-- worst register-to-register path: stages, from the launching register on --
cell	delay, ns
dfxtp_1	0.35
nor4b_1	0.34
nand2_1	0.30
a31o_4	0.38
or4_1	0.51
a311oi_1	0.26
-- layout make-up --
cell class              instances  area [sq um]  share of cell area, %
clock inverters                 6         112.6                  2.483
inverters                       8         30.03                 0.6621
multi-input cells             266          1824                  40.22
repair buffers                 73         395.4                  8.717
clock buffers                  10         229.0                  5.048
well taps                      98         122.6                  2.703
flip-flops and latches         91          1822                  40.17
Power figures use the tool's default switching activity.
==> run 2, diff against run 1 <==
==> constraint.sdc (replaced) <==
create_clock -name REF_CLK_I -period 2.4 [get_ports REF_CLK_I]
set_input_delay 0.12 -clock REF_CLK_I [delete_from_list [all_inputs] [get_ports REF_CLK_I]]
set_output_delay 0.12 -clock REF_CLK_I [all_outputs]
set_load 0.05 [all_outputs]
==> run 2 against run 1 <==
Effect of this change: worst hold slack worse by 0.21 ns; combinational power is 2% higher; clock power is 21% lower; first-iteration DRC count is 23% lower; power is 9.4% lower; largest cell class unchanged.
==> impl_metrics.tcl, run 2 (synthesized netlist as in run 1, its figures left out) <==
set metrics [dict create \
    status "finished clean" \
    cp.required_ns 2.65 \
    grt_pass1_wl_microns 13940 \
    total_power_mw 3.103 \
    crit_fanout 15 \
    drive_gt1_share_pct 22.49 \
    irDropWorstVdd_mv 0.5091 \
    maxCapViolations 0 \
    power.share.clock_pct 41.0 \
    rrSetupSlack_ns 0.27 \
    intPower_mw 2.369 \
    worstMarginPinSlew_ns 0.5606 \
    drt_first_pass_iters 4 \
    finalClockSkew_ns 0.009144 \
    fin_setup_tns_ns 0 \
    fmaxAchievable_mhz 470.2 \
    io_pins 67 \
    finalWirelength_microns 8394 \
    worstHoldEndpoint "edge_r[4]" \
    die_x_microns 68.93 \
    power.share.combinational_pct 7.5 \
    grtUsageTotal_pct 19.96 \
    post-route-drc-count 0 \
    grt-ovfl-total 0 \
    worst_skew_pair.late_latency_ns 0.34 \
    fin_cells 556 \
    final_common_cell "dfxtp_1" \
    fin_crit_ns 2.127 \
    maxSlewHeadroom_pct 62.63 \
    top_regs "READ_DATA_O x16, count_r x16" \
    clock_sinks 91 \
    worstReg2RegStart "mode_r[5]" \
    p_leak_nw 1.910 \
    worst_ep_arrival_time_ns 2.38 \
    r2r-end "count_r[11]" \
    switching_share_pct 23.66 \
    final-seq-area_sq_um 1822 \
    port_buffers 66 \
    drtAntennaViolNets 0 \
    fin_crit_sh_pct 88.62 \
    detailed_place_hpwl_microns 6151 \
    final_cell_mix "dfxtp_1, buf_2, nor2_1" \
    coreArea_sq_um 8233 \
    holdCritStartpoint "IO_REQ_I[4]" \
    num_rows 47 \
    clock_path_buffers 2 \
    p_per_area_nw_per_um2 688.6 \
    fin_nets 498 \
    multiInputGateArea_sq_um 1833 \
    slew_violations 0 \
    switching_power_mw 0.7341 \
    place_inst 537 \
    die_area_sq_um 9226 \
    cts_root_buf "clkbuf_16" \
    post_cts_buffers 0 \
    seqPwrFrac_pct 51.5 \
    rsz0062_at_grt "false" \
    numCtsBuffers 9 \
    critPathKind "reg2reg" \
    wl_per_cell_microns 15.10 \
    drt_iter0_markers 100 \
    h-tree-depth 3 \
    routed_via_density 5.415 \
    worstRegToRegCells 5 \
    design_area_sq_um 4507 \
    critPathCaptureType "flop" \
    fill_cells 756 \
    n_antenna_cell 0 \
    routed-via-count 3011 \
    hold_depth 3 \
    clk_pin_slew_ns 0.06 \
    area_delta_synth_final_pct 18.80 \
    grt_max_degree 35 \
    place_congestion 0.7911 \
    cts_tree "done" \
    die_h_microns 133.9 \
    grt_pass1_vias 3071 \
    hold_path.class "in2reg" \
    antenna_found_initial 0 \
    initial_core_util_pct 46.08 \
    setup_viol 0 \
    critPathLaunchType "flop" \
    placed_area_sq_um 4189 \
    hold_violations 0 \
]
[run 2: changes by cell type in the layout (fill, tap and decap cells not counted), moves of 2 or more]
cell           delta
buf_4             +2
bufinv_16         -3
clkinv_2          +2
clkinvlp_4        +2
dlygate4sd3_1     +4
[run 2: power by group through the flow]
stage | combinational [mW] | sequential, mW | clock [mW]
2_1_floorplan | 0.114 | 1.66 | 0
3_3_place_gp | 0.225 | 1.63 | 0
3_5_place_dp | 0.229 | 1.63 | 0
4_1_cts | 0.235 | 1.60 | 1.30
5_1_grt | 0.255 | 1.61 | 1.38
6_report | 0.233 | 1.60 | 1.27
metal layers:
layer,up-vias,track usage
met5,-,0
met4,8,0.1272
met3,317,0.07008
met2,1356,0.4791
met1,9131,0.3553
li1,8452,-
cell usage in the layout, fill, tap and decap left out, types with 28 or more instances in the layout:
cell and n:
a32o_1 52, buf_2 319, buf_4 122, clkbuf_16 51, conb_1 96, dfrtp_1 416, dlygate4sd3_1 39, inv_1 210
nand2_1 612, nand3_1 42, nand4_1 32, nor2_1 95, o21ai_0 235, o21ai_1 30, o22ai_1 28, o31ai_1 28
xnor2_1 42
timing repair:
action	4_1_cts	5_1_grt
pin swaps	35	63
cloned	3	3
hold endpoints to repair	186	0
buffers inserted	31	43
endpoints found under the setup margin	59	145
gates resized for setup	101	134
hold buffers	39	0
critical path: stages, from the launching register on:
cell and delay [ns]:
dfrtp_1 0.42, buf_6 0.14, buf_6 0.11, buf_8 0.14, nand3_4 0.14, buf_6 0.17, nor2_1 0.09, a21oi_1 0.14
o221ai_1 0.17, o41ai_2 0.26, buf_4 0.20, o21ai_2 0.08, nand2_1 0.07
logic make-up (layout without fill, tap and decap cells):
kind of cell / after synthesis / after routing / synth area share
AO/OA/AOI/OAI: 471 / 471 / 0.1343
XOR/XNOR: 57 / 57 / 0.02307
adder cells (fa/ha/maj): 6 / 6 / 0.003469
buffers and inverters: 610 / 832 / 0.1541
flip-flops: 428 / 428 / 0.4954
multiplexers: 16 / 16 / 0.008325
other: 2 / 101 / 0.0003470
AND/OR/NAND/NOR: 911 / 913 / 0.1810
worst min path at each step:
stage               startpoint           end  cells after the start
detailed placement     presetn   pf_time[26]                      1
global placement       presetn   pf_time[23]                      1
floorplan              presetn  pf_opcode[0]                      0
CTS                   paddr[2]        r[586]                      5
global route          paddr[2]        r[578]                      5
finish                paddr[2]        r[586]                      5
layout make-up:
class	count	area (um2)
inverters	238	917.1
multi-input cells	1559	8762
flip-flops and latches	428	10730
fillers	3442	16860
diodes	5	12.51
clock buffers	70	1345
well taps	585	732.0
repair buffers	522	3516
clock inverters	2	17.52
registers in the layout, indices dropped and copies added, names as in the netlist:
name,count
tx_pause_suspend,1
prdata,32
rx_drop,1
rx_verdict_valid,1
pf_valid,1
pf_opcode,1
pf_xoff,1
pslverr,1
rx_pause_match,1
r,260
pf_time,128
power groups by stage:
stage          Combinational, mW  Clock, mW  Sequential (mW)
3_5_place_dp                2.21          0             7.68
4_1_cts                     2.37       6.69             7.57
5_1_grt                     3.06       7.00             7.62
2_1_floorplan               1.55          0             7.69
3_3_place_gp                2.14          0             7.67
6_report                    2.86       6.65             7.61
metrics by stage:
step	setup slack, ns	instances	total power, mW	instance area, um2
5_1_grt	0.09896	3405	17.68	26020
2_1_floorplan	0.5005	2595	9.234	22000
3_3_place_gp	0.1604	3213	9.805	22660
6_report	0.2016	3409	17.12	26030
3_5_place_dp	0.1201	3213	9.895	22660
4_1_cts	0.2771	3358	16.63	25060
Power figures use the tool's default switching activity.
==> src/rtl/dc_offset_consts.vh <==
// Purpose: Constants for the dc offset loop control block
// Assumes: APB byte address is four times the register index
// Notes:   Included by the estimator and top-level design files of the block
//
// Function
// - Hold set: freeze estimate, keep applying it
// - Hold clear: estimate keeps refining from samples
// - Span code 0000 gives 1M, doubling to 2G
// - Low-speed only when setting equals 11
// - Reset clears all three configuration registers
// - Correction runs only while dc-cancel enabled
// - Converge to mid-code plus signed 6-bit shift
// - Digital path disabled bypasses offset correction
`ifndef DC_OFFSET_CONSTS_VH
`define DC_OFFSET_CONSTS_VH

// ----------------------------------------
// Register indexes (byte address = 4 x index)
// ----------------------------------------
`define LOOP_CTRL_INDEX 8'hCF
`define SPEED_CTRL_INDEX 8'hDF
`define PATH_CTRL_INDEX 8'hE0
`define STATUS_INDEX 8'hE1

// ----------------------------------------
// Field layout and reset values
// ----------------------------------------
`define REG_RESET 8'h00
`define LOOP_CTRL_WMASK 8'hBC
`define SPEED_CTRL_WMASK 8'h03
`define HOLD_BIT 7
`define SPAN_MSB 5
`define SPAN_LSB 2
`define LOW_SPEED_ON 2'h3
`define CANCEL_BIT 0
`define PATH_BIT 1
`define SHIFT_MSB 13
`define SHIFT_LSB 8
`define SHIFT_RESET 6'h00

// ----------------------------------------
// Loop averaging span: 2^(BASE + code) cycles
// ----------------------------------------
`define SPAN_BASE 6'h14
`define SPAN_MAX_CODE 4'hB

`endif

==> src/rtl/offset_estimator.v <==
// Purpose: Accumulating dc offset estimator
// Assumes: One error sample per clock
// Notes:   Estimate is accumulator scaled by 2^-(20+code)
`timescale 1ns/1ps
`include "dc_offset_consts.vh"

module offset_estimator #(
    parameter EW = 17,
    parameter AW = 50
) (
    // Clock and reset
    input wire clk_sys,
    input wire nrst,
    // Control
    input wire run,
    input wire hold,
    input wire [3:0] span_code,
    // Data
    input wire signed [EW-1:0] err,
    output reg signed [EW-1:0] estimate_q
);

reg signed [AW-1:0] acc_q;
reg signed [AW-1:0] acc_d;
reg [3:0] code_eff;
reg [5:0] shift;
reg signed [AW-1:0] scaled;

always @* begin
    // Codes past the longest span act as the longest span
    if (span_code > `SPAN_MAX_CODE) begin
        code_eff = `SPAN_MAX_CODE;
    end else begin
        code_eff = span_code;
    end
    shift = `SPAN_BASE + {2'b00, code_eff};
    scaled = acc_q >>> shift;
    if (!run) begin
        acc_d = {AW{1'b0}};
    end else if (hold) begin
        acc_d = acc_q;
    end else begin
        acc_d = acc_q + {{(AW-EW){err[EW-1]}}, err};
    end
end

always @(posedge clk_sys or negedge nrst) begin
    if (!nrst) begin
        acc_q <= {AW{1'b0}};
        estimate_q <= {EW{1'b0}};
    end else begin
        acc_q <= acc_d;
        if (!run) begin
            estimate_q <= {EW{1'b0}};
        end else if (!hold) begin
            estimate_q <= scaled[EW-1:0];
        end
    end
end

endmodule // offset_estimator

==> src/rtl/correction_stage.v <==
// Purpose: Applies the offset estimate to each sample
// Assumes: Offset-binary samples, W bits
// Notes:   Result saturates to the code range
`timescale 1ns/1ps

module correction_stage #(
    parameter W = 14,
    parameter EW = 17
) (
    // Clock and reset
    input wire clk_sys,
    input wire nrst,
    // Control
    input wire apply,
    // Data
    input wire [W-1:0] sample,
    input wire signed [EW-1:0] estimate,
    output reg [W-1:0] out_q
);

function [W-1:0] saturate;
    input signed [EW-1:0] v;
    begin
        if (v < 0) begin
            saturate = {W{1'b0}};
        end else if (v > $signed({{(EW-W){1'b0}}, {W{1'b1}}})) begin
            saturate = {W{1'b1}};
        end else begin
            saturate = v[W-1:0];
        end
    end
endfunction

wire signed [EW-1:0] diff;
assign diff = $signed({{(EW-W){1'b0}}, sample}) - estimate;

always @(posedge clk_sys or negedge nrst) begin
    if (!nrst) begin
        out_q <= {W{1'b0}};
    end else if (apply) begin
        out_q <= saturate(diff);
    end else begin
        out_q <= sample;
    end
end

endmodule // correction_stage
### src/design/dcdr_pkg.sv
// Purpose: Constants for the socket/interrupt control and diagnostic register bank.
// Assumes: Classic Wishbone slave with 32-bit data; each register takes one aligned word.
// Notes:   Byte address of a register is four times its index.
package dcdr_pkg;

  // Register indices and the byte addresses derived from them.
  localparam logic [7:0]  SIC_IDX         = 8'h92;
  localparam logic [7:0]  TRD_IDX         = 8'h93;
  localparam logic [9:0]  SIC_BYTE_ADDR   = {SIC_IDX, 2'b00};
  localparam logic [9:0]  TRD_BYTE_ADDR   = {TRD_IDX, 2'b00};

  // Reset values.
  localparam logic [7:0]  SIC_RESET       = 8'h66;
  localparam logic [7:0]  TRD_RESET       = 8'h61;
  // Bits of the diagnostic register that read back as stored.
  localparam logic [7:0]  TRD_READ_MASK   = 8'hbf;

  // Socket and interrupt control field positions.
  localparam int          SIC_PWR_LOCK    = 7;
  localparam int          SIC_THREE_VOLT  = 6;
  localparam int          SIC_DIAG_FIVE   = 5;
  localparam int          SIC_HOLDER_EN   = 4;
  localparam int          SIC_VENDOR_TEST = 3;
  localparam int          SIC_MODE_HI     = 2;
  localparam int          SIC_MODE_LO     = 1;
  localparam int          SIC_TEST_ZERO   = 0;

  // Test and routing diagnostic field positions.
  localparam int          TRD_ID_MASK     = 7;
  localparam int          TRD_RSVD        = 6;
  localparam int          TRD_CSC_ROUTE   = 5;
  localparam int          TRD_DELAYED_TXN_OFF   = 4;
  localparam int          TRD_LATENCY_EXTEND   = 3;
  localparam int          TRD_CB_DISCARD  = 2;
  localparam int          TRD_PCI_DISCARD = 1;
  localparam int          TRD_ASYNC_EN    = 0;

  // Interrupt signalling modes.
  localparam logic [1:0]  MODE_PAR_PCI    = 2'h0;
  localparam logic [1:0]  MODE_PAR_IRQ    = 2'h1;
  localparam logic [1:0]  MODE_SER_IRQ    = 2'h2;
  localparam logic [1:0]  MODE_SER_ALL    = 2'h3;

  // Legacy config field positions.
  localparam int          LEG_CFG_PCI_BIT = 4;

  // Retry latency limits and discard timeouts, in PCI clock cycles.
  localparam logic [6:0]  LATENCY_SHORT   = 7'h10;
  localparam logic [6:0]  LATENCY_LONG    = 7'h40;
  localparam logic [15:0] DISCARD_SHORT   = 16'h0400;
  localparam logic [15:0] DISCARD_LONG    = 16'h8000;

endpackage : dcdr_pkg
===== src/sacs_pkg.sv =====
/*
 * sacs_pkg: constants and carrier types for the conversion sequencer.
 * Assumes a 10 MHz system clock; all times are turned into cycle counts here.
 */
package sacs_pkg;

	// ----------------------------------------------------------------
	// timing
	// ----------------------------------------------------------------
	localparam int unsigned CLK_HZ = 10_000_000;
	localparam int unsigned CONV_TIME_NS = 4000; // internal conversion time
	localparam int unsigned CONV_CYCLES = (CONV_TIME_NS * (CLK_HZ / 1_000_000)) / 1000;

	// ----------------------------------------------------------------
	// configuration word layout (first bit shifted in is bit 7)
	// ----------------------------------------------------------------
	localparam int unsigned CFG_BITS = 8;
	localparam int unsigned ACQ_BIT_NUM = 6; // acquisition opens after this bit
	localparam int unsigned CFG_SGL_POS = 7;
	localparam int unsigned CFG_ODD_POS = 6;
	localparam int unsigned CFG_SEL_HI = 5;
	localparam int unsigned CFG_SEL_LO = 4;
	localparam int unsigned CFG_NAP_POS = 1;
	localparam int unsigned CFG_SLEEP_POS = 0;
	localparam logic [7:0] CFG_RESET = 8'h00;

	// ----------------------------------------------------------------
	// types
	// ----------------------------------------------------------------
	typedef enum logic [1:0] {
		SACS_IDLE = 2'b00,
		SACS_ACQ = 2'b01,
		SACS_CONV = 2'b10
	} sacs_state_e;

	typedef struct packed {
		logic single_ended;
		logic odd_sign;
		logic [1:0] select;
		logic nap;
		logic sleep;
	} sacs_cfg_s;

endpackage


===== src/sacs_top.sv =====
/*
 * sacs_top: digital control of a multichannel SAR converter.
 * Assumes serial pins arrive asynchronously and are sampled by clk_sys_i;
 * the analog comparator decision arrives as cmp_i, valid each bit cycle.
 */
// Behaviour
// RQ1: host shifts 8 config bits on first 8 rising edges; word sets channel and power mode.
// RQ2: acquisition begins on falling shift-clock edge of the sixth config bit.
// RQ3: conversion-start rising edge ends acquisition, holds sample, starts conversion.
// RQ4: host waits at least 4 us of acquisition before conversion start.
// RQ5: conversion-start edges during a conversion are ignored.
// RQ6: SAR decides result bits one by one, MSB first; width 12, 14 or 16.
// RQ7: finished approximation word (positive minus negative) loads output shift register.
// RQ8: result is two's complement; full positive is zero then all ones; code sends the sar word unchanged, so full positive is all ones.
// RQ9: internal clock finishes conversion in about 4 us; code takes STEP_CYC cycles per bit, 32 cycles (3.2 us) at 16 bits.
// RQ10: status output low during conversion, high when it completes.
// RQ11: read-enable high ignores input and shift clock and disables serial output.
// RQ12: after eighth config bit, further input bits ignored until next conversion starts.
// RQ13: result shifts out MSB first, one bit per shift clock, during config input.
`timescale 1ns/1ns
module sacs_top
	import sacs_pkg::*;
#(
	parameter int unsigned RES_BITS = 16
) (
	input wire logic clk_sys_i,
	input wire logic rst_b_i,
	input wire logic shift_clk_i,
	input wire logic serial_config_in_i,
	input wire logic conversion_start_in_i,
	input wire logic read_b_i,
	input wire logic cmp_i,
	output logic serial_result_out_o,
	output logic serial_result_oe_o,
	output logic conv_done_o,
	output logic track_o,
	output logic [7:0] cfg_o,
	output logic [RES_BITS-1:0] sar_dac_o
);

	// elaboration checks: only the three result widths are served, and every
	// bit step must last at least one cycle and still fit the 6-bit step timer
	if (RES_BITS != 12 && RES_BITS != 14 && RES_BITS != 16) begin : g_bad_width
		$error("RES_BITS must be 12, 14 or 16");
	end
	if (CONV_CYCLES / RES_BITS < 1 || CONV_CYCLES / RES_BITS > 63) begin : g_bad_step
		$error("conversion time does not fit the bit step timer");
	end

	localparam logic [5:0] STEP_CYC = 6'(CONV_CYCLES / RES_BITS);

	// ----------------------------------------------------------------
	// reset and input synchronisers
	// ----------------------------------------------------------------
	logic [1:0] rst_sync_ff;
	logic rst_n;
	logic [3:0] meta_ff;
	logic [3:0] sync_ff;
	logic sck_d_ff;
	logic cst_d_ff;

	// reset released through two flops
	always_ff @(posedge clk_sys_i or negedge rst_b_i) begin
		if (!rst_b_i) begin
			rst_sync_ff <= 2'b00;
		end else begin
			rst_sync_ff <= {rst_sync_ff[0], 1'b1};
		end
	end
	assign rst_n = rst_sync_ff[1];

	// two-flop synchronisers for pins; sck edge history
	always_ff @(posedge clk_sys_i or negedge rst_n) begin
		if (!rst_n) begin
			meta_ff <= 4'h0;
			sync_ff <= 4'h0;
			sck_d_ff <= 1'b0;
			cst_d_ff <= 1'b0;
		end else begin
			meta_ff <= {read_b_i, conversion_start_in_i, serial_config_in_i, shift_clk_i};
			sync_ff <= meta_ff;
			sck_d_ff <= sync_ff[0];
			cst_d_ff <= sync_ff[2];
		end
	end

	wire sck_s = sync_ff[0];
	wire sdi_s = sync_ff[1];
	wire cst_s = sync_ff[2];
	wire rdb_s = sync_ff[3];
	wire sck_rise = sck_s & ~sck_d_ff & ~rdb_s; // see RQ11
	wire sck_fall = ~sck_s & sck_d_ff & ~rdb_s; // see RQ11
	wire cst_rise = cst_s & ~cst_d_ff;

	// ----------------------------------------------------------------
	// serial configuration input and result output
	// ----------------------------------------------------------------
	sacs_state_e state_ff, nxt_state;
	logic [3:0] bit_cnt_ff;
	logic [7:0] cfg_sh_ff;
	logic [7:0] cfg_ff;
	logic [RES_BITS-1:0] out_sh_ff;
	logic [RES_BITS-1:0] sar_ff;
	logic [RES_BITS-1:0] trial_ff;
	logic [5:0] step_ff;
	logic sdo_ff;
	logic oe_ff;
	logic done_ff;
	logic track_ff;

	wire cfg_open = bit_cnt_ff < 4'(CFG_BITS); // see RQ12
	wire take_bit = sck_rise & cfg_open; // see RQ1
	wire acq_open = sck_fall & (bit_cnt_ff == 4'(ACQ_BIT_NUM)); // see RQ2
	wire conv_go = cst_rise & (state_ff != SACS_CONV); // see RQ3 see RQ5
	wire step_end = (state_ff == SACS_CONV) & (step_ff == STEP_CYC - 6'h01);
	wire last_bit = step_end & trial_ff[0];
	wire [RES_BITS-1:0] sar_keep = cmp_i ? sar_ff : (sar_ff & ~trial_ff);
	wire [RES_BITS-1:0] sar_next = sar_keep | (trial_ff >> 1);

	// config capture; counter rearmed only when a conversion starts
	always_ff @(posedge clk_sys_i or negedge rst_n) begin
		if (!rst_n) begin
			bit_cnt_ff <= 4'h0;
			cfg_sh_ff <= CFG_RESET;
			cfg_ff <= CFG_RESET;
		end else begin
			if (conv_go) begin
				bit_cnt_ff <= 4'h0; // see RQ12
				cfg_ff <= cfg_sh_ff; // see RQ1
			end else if (take_bit) begin
				bit_cnt_ff <= bit_cnt_ff + 4'h1;
				cfg_sh_ff <= {cfg_sh_ff[6:0], sdi_s}; // see RQ1
			end
		end
	end

	// result shift: msb first, next bit presented on falling shift clock
	always_ff @(posedge clk_sys_i or negedge rst_n) begin
		if (!rst_n) begin
			out_sh_ff <= '0;
			sdo_ff <= 1'b0;
			oe_ff <= 1'b0;
		end else begin
			oe_ff <= ~rdb_s; // see RQ11
			if (last_bit) begin
				out_sh_ff <= {sar_keep[RES_BITS-2:0], 1'b0}; // see RQ7
				sdo_ff <= sar_keep[RES_BITS-1]; // see RQ8
			end else if (sck_fall) begin
				out_sh_ff <= {out_sh_ff[RES_BITS-2:0], 1'b0}; // see RQ13
				sdo_ff <= out_sh_ff[RES_BITS-1]; // see RQ13
			end
		end
	end

	// ----------------------------------------------------------------
	// sequencer and successive approximation
	// ----------------------------------------------------------------
	always_comb begin
		nxt_state = state_ff;
		case (state_ff)
			SACS_IDLE: begin
				if (conv_go) begin
					nxt_state = SACS_CONV;
				end else if (acq_open) begin
					nxt_state = SACS_ACQ;
				end
			end
			SACS_ACQ: begin
				if (conv_go) begin
					nxt_state = SACS_CONV; // see RQ3
				end
			end
			SACS_CONV: begin
				if (last_bit) begin
					nxt_state = SACS_IDLE;
				end
			end
			default: begin
				nxt_state = SACS_IDLE;
			end
		endcase
	end

	// state, bit timer and sar register; one bit per step, msb first
	always_ff @(posedge clk_sys_i or negedge rst_n) begin
		if (!rst_n) begin
			state_ff <= SACS_IDLE;
			step_ff <= 6'h00;
			sar_ff <= '0;
			trial_ff <= '0;
			done_ff <= 1'b1;
			track_ff <= 1'b0;
		end else begin
			state_ff <= nxt_state;
			track_ff <= (nxt_state == SACS_ACQ); // see RQ2 see RQ3
			if (conv_go) begin
				done_ff <= 1'b0; // see RQ10
				step_ff <= 6'h00;
				trial_ff <= {1'b1, {(RES_BITS-1){1'b0}}}; // see RQ6
				sar_ff <= {1'b1, {(RES_BITS-1){1'b0}}};
			end else if (step_end) begin
				step_ff <= 6'h00; // see RQ9
				sar_ff <= sar_next; // see RQ6
				trial_ff <= trial_ff >> 1;
				if (trial_ff[0]) begin
					done_ff <= 1'b1; // see RQ10
				end
			end else if (state_ff == SACS_CONV) begin
				step_ff <= step_ff + 6'h01;
			end
		end
	end

	assign serial_result_out_o = sdo_ff;
	assign serial_result_oe_o = oe_ff;
	assign conv_done_o = done_ff;
	assign track_o = track_ff;
	assign cfg_o = cfg_ff;
	assign sar_dac_o = sar_ff;

endmodule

####

▶ **EXERCISE**: When you reach the line containing "nand2_1 612, nand3_1" in the data above, start copying exactly, and stop after the line containing "cell and delay".

▶ **REPLY TO THE EXERCISE**:
nand2_1 612, nand3_1 42, nand4_1 32, nor2_1 95, o21ai_0 235, o21ai_1 30, o22ai_1 28, o31ai_1 28
xnor2_1 42
timing repair:
action	4_1_cts	5_1_grt
pin swaps	35	63
cloned	3	3
hold endpoints to repair	186	0
buffers inserted	31	43
endpoints found under the setup margin	59	145
gates resized for setup	101	134
hold buffers	39	0
critical path: stages, from the launching register on:
cell and delay [ns]:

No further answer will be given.